Tudo isso aponta na direção correta de fortalecer a capacidade competitiva das empresas nacionais.

Estes artigos terão que ser aprovados em dois turnos de votação na Câmara e no Senado e obviamente podem ser aperfeiçoados, alterados ou até rejeitados. Há dois fatores importantes, contudo, que conspiram a favor não apenas da realização da reforma, mas também daqueles objetivos que favorecem a retomada dos investimentos produtivos: quando o governo diz que quer a reforma, podemos acreditar nele (o que não era nada seguro quando a reforma foi discutida no governo anterior); em segundo lugar, o presidente Lula e os ministros mais influentes de seu governo assumiram compromisso público de aproveitar a reforma para desonerar a produção.
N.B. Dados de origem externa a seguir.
File: src/rtl/x_uart_tx.sv
// x_uart_tx: byte-wide UART transmitter.
// Takes one byte per valid/accept handshake and sends it on a single line
// as one start bit, 8 data bits LSB-first and STOP_BITS stop bits. Each bit
// lasts CLKS_PER_BIT core clocks. The serial line and the busy flag come from
// flops, so both are glitch-free.
module x_uart_tx #(
    parameter int CLKS_PER_BIT = 16,
    parameter int STOP_BITS    = 1
) (
    input  logic       i_clk,
    input  logic       i_rst_n,
    input  logic       i_valid,
    input  logic [7:0] i_data,
    output logic       o_accept,
    output logic       o_tx,
    output logic       o_busy
);

    typedef enum logic [1:0] {
        IDLE  = 2'd0,
        START = 2'd1,
        DATA  = 2'd2,
        STOP  = 2'd3
    } state_t;

    localparam int             BW        = (CLKS_PER_BIT > 1) ? $clog2(CLKS_PER_BIT) : 1;
    localparam logic [BW-1:0]  BAUD_LAST = BW'(CLKS_PER_BIT - 1);
    localparam logic [2:0]     STOP_LAST = 3'(STOP_BITS - 1);

    state_t        state_r, state_s;
    logic [7:0]    shift_r, shift_s;
    logic [BW-1:0] baud_r,  baud_s;
    logic [2:0]    bit_r,   bit_s;
    logic          tx_r,    tx_s;
    logic          busy_r,  busy_s;
    logic          accept_s;
    logic          baud_wrap_s;

    // Next-state, next-register values and the accept strobe for the frame sequencer.
    always_comb begin
        state_s     = state_r;
        shift_s     = shift_r;
        baud_s      = baud_r;
        bit_s       = bit_r;
        tx_s        = tx_r;
        accept_s    = 1'b0;
        baud_wrap_s = (baud_r == BAUD_LAST);

        case (state_r)
            IDLE: begin
                tx_s   = 1'b1;
                baud_s = {BW{1'b0}};
                if (i_valid) begin
                    // The start bit appears on the line in the cycle after the accept.
                    accept_s = 1'b1;
                    shift_s  = i_data;
                    bit_s    = 3'd0;
                    tx_s     = 1'b0;
                    state_s  = START;
                end else begin
                    state_s = IDLE;
                end
            end
            START: begin
                if (baud_wrap_s) begin
                    baud_s  = {BW{1'b0}};
                    bit_s   = 3'd0;
                    tx_s    = shift_r[0];
                    state_s = DATA;
                end else begin
                    baud_s = baud_r + {{(BW-1){1'b0}}, 1'b1};
                end
            end
            DATA: begin
                if (baud_wrap_s) begin
                    baud_s  = {BW{1'b0}};
                    shift_s = {1'b0, shift_r[7:1]};
                    if (bit_r == 3'd7) begin
                        bit_s   = 3'd0;
                        tx_s    = 1'b1;
                        state_s = STOP;
                    end else begin
                        // Present the bit that becomes shift[0] after this shift.
                        bit_s = bit_r + 3'd1;
                        tx_s  = shift_r[1];
                    end
                end else begin
                    baud_s = baud_r + {{(BW-1){1'b0}}, 1'b1};
                end
            end
            STOP: begin
                tx_s = 1'b1;
                if (baud_wrap_s) begin
                    baud_s = {BW{1'b0}};
                    if (bit_r == STOP_LAST) begin
                        bit_s   = 3'd0;
                        state_s = IDLE;
                    end else begin
                        bit_s = bit_r + 3'd1;
                    end
                end else begin
                    baud_s = baud_r + {{(BW-1){1'b0}}, 1'b1};
                end
            end
            default: begin
                state_s = IDLE;
                tx_s    = 1'b1;
                baud_s  = {BW{1'b0}};
                bit_s   = 3'd0;
            end
        endcase

        // Busy is registered from the next state so it lines up with state_r.
        busy_s = (state_s != IDLE);
    end

    // Sequencer registers: state, shifter, baud/bit counters, line and busy flops.
    always_ff @(posedge i_clk or negedge i_rst_n) begin
        if (!i_rst_n) begin
            state_r <= IDLE;
            shift_r <= 8'h00;
            baud_r  <= {BW{1'b0}};
            bit_r   <= 3'd0;
            tx_r    <= 1'b1;
            busy_r  <= 1'b0;
        end else begin
            state_r <= state_s;
            shift_r <= shift_s;
            baud_r  <= baud_s;
            bit_r   <= bit_s;
            tx_r    <= tx_s;
            busy_r  <= busy_s;
        end
    end

    assign o_accept = accept_s;
    assign o_tx     = tx_r;
    assign o_busy   = busy_r;

endmodule
File: config.mk
export PLATFORM = sky130hd
export DESIGN_NAME = x_uart_tx
export DESIGN_NICKNAME = d
export VERILOG_FILES = /design/src/rtl/x_uart_tx.sv
export SDC_FILE = /design/constraint.sdc
export NUM_CORES = 1
export LEC_CHECK = 0
export BUFFER_PORTS_ARGS = -buffer_cell sky130_fd_sc_hd__buf_2
export CAP_MARGIN = 20
export CELL_PAD_IN_SITES_DETAIL_PLACEMENT = 2
export CELL_PAD_IN_SITES_GLOBAL_PLACEMENT = 2
export CORE_MARGIN = 2
export CORE_UTILIZATION = 38
export CTS_CLUSTER_DIAMETER = 40
export DETAILED_ROUTE_END_ITERATION = 10
export GPL_TIMING_DRIVEN = 0
export PLACE_DENSITY = 0.92
export SKIP_CTS_REPAIR_TIMING = 1
export SLEW_MARGIN = 15
export SYNTH_ARGS = -nofsm -noshare
export SYNTH_HDL_FRONTEND = slang
export SYNTH_SLANG_ARGS = --single-unit
File: constraint.sdc
create_clock -name i_clk -period 4 [get_ports i_clk]
set_clock_uncertainty 0.2 [all_clocks]
set_input_delay 0.2 -clock i_clk [delete_from_list [all_inputs] [get_ports i_clk]]
set_output_delay 0.2 -clock i_clk [all_outputs]
set_load 0.01 [all_outputs]
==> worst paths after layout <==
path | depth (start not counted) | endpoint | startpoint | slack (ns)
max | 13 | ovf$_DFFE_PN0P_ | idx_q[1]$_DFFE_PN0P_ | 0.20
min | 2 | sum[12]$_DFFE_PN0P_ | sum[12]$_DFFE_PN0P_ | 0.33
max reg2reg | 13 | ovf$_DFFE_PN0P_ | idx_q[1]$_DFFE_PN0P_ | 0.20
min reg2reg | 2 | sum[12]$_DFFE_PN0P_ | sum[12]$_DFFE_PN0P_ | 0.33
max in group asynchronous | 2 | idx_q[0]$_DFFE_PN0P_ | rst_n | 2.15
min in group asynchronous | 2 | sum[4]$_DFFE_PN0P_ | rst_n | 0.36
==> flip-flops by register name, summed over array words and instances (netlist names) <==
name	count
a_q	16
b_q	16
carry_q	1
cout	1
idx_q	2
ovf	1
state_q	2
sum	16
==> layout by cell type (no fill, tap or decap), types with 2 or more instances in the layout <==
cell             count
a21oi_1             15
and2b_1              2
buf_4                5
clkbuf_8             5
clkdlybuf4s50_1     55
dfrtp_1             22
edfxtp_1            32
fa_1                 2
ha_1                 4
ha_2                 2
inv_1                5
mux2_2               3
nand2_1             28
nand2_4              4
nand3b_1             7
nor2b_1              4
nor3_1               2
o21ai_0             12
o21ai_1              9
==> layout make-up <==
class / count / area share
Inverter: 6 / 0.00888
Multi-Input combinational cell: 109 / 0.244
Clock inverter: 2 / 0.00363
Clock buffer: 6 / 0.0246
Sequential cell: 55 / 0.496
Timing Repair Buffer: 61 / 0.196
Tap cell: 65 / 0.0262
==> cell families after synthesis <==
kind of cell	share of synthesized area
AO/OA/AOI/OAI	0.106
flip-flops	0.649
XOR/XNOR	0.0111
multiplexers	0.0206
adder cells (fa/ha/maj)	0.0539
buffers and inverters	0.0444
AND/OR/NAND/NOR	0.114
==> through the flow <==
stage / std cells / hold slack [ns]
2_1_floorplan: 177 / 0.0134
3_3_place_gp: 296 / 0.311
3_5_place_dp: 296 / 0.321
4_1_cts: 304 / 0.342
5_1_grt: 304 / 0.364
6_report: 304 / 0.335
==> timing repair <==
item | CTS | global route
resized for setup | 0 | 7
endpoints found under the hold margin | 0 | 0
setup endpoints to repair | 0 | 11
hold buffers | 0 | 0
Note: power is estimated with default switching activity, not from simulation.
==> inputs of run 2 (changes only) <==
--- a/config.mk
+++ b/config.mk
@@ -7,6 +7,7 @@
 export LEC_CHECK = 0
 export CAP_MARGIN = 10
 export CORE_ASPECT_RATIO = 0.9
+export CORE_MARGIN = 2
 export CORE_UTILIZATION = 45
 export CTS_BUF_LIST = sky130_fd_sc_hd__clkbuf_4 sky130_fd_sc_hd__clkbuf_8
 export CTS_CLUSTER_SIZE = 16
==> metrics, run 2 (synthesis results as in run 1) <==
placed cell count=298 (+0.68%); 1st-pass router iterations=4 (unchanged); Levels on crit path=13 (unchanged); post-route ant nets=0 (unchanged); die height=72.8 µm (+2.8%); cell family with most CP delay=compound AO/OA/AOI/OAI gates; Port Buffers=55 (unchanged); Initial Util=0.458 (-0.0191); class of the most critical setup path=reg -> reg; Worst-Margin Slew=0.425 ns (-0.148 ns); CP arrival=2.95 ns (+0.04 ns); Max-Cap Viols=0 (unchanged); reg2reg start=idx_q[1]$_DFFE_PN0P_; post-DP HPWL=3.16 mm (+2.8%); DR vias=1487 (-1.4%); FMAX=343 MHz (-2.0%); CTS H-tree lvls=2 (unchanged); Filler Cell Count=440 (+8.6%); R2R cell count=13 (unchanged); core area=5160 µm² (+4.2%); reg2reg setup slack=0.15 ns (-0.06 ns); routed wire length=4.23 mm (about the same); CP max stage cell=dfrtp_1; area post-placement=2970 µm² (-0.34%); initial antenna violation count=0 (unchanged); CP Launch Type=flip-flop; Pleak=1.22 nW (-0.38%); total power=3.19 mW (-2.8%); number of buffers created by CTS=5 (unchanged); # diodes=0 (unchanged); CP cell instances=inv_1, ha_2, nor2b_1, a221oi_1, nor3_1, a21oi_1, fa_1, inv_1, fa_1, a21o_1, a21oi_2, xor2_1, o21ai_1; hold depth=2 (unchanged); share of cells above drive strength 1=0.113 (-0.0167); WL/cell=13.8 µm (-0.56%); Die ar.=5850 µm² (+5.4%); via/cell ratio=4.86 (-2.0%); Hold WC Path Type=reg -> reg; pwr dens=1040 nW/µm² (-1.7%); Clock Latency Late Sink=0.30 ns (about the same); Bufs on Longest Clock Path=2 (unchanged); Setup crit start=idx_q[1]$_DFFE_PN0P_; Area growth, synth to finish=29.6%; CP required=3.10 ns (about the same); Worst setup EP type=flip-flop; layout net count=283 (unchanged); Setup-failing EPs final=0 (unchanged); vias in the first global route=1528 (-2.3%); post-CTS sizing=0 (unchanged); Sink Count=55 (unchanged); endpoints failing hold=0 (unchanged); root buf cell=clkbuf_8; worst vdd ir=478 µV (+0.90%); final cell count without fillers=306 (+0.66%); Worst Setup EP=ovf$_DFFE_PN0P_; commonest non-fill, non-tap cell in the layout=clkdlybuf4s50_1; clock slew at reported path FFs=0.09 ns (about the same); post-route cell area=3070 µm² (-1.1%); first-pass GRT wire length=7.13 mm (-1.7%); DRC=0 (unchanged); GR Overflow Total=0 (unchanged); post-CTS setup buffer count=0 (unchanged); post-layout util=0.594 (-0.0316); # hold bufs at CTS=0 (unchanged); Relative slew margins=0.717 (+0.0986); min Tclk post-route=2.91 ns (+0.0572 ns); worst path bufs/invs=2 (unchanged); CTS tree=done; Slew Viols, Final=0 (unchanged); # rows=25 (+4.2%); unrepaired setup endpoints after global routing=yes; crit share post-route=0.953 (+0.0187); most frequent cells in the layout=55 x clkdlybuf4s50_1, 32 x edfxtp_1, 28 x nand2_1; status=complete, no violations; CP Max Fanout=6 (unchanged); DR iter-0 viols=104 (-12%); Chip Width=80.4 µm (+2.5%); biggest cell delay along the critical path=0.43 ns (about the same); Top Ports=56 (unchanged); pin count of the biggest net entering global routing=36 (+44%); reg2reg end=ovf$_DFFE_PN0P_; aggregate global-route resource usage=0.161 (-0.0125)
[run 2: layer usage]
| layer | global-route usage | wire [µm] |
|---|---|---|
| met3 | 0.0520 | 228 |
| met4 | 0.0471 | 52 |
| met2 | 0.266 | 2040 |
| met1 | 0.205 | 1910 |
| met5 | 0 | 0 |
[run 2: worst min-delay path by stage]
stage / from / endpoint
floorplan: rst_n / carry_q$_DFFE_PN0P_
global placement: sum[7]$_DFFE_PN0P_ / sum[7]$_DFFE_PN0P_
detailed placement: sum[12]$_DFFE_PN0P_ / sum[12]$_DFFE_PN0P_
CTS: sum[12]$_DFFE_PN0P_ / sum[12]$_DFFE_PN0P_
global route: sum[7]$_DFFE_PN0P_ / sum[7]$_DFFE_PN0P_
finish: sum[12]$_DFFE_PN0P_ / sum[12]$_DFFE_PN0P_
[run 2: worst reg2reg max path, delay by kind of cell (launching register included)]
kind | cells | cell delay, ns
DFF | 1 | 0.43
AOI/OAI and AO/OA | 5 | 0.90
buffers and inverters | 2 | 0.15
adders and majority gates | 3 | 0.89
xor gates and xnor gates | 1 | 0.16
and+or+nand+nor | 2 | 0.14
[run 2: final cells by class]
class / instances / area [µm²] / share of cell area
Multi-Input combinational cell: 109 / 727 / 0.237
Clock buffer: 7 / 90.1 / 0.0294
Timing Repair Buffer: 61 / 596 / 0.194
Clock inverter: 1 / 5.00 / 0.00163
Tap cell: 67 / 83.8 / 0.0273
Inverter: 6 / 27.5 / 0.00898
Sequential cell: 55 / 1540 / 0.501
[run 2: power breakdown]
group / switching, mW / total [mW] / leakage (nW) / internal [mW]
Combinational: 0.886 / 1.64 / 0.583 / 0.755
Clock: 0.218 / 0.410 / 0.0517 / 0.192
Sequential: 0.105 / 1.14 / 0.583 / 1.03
Este momento é importante. O ajuste fiscal no primeiro semestre restabeleceu a credibilidade no país e reconstruiu as condições de estabilidade. Aumenta a confiança das pessoas de que o governo não vai permitir violação dos contratos e vai se submeter à lei no caso de invasão de propriedades, como garantiu o Presidente em recentes entrevistas à imprensa e à TV. O Banco Central, correndo atrás do prejuízo, finalmente se libertou do excesso de conservadorismo e baixou 250 pontos na taxa básica de juros (de 24,5% para 22% a.a.), desatando um pouco o nó da armadilha anticrescimento que recebeu “de presente” do governo passado.

O Brasil não pode continuar reproduzindo o desenvolvimento medíocre dos últimos 10 anos, quando caiu a renda dos brasileiros que vivem do trabalho, aumentou a miséria do desemprego e a desigualdade não diminuiu. É hora de fortalecer as condições objetivas para promover o verdadeiro espetáculo do crescimento.